Secondary Structure of Proteins

Secondary Structure Basics - The Local Folds

• Local, regular, repeating 3D arrangements of the polypeptide backbone.
• Stabilized mainly by hydrogen bonds between backbone C=O and N-H groups.
• Peptide Bond:
  • Planar & rigid (partial double bond character).
  • No rotation around C-N bond.
• Key Dihedral Angles:
  • Phi ($\phi$): Rotation around N-C$\alpha$ bond.
  • Psi ($\psi$): Rotation around C$\alpha$-C bond.
• Ramachandran Plot:
  • Maps sterically allowed ($\phi$, $\psi$) combinations.
  • Predicts stable conformations.

⭐ Hydrogen bonds between backbone amide (N-H) and carbonyl (C=O) groups are crucial for stabilizing secondary structures.

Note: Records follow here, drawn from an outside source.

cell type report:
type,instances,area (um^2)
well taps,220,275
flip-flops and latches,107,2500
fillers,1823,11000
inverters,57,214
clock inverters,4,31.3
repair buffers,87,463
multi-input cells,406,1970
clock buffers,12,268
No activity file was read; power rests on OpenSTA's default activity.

Alpha-Helix - Coiling Up Right

• Right-handed coiled polypeptide chain; most common regular secondary structure.
• Stabilized by intrachain H-bonds:
  • Between carbonyl O (residue $n$) & amide H (residue $n+4$).
• Key Parameters:
  • 3.6 residues per turn.
  • Pitch (axial distance/turn): 5.4 Å.
  • Rise per residue: 1.5 Å.
• Amino Acids:
  • Formers: Met, Ala, Leu, Glu, Lys (📌 Mnemonic: MALEK).
  • Breakers: Proline (causes kink, no N-H for H-bond), Glycine (too flexible).

⭐ Proline frequently disrupts alpha-helices because its ring structure creates a kink and it cannot form the necessary hydrogen bond.

Beta-Pleated Sheet - Folding Flat Out

• Composed of extended polypeptide segments called β-strands.
• Strands align laterally, forming a sheet; stabilized by inter-strand H-bonds (C=O···H-N).
• R-groups project alternately above and below the pleated sheet plane.
• Often rich in Glycine (Gly) & Alanine (Ala) due to small R-groups.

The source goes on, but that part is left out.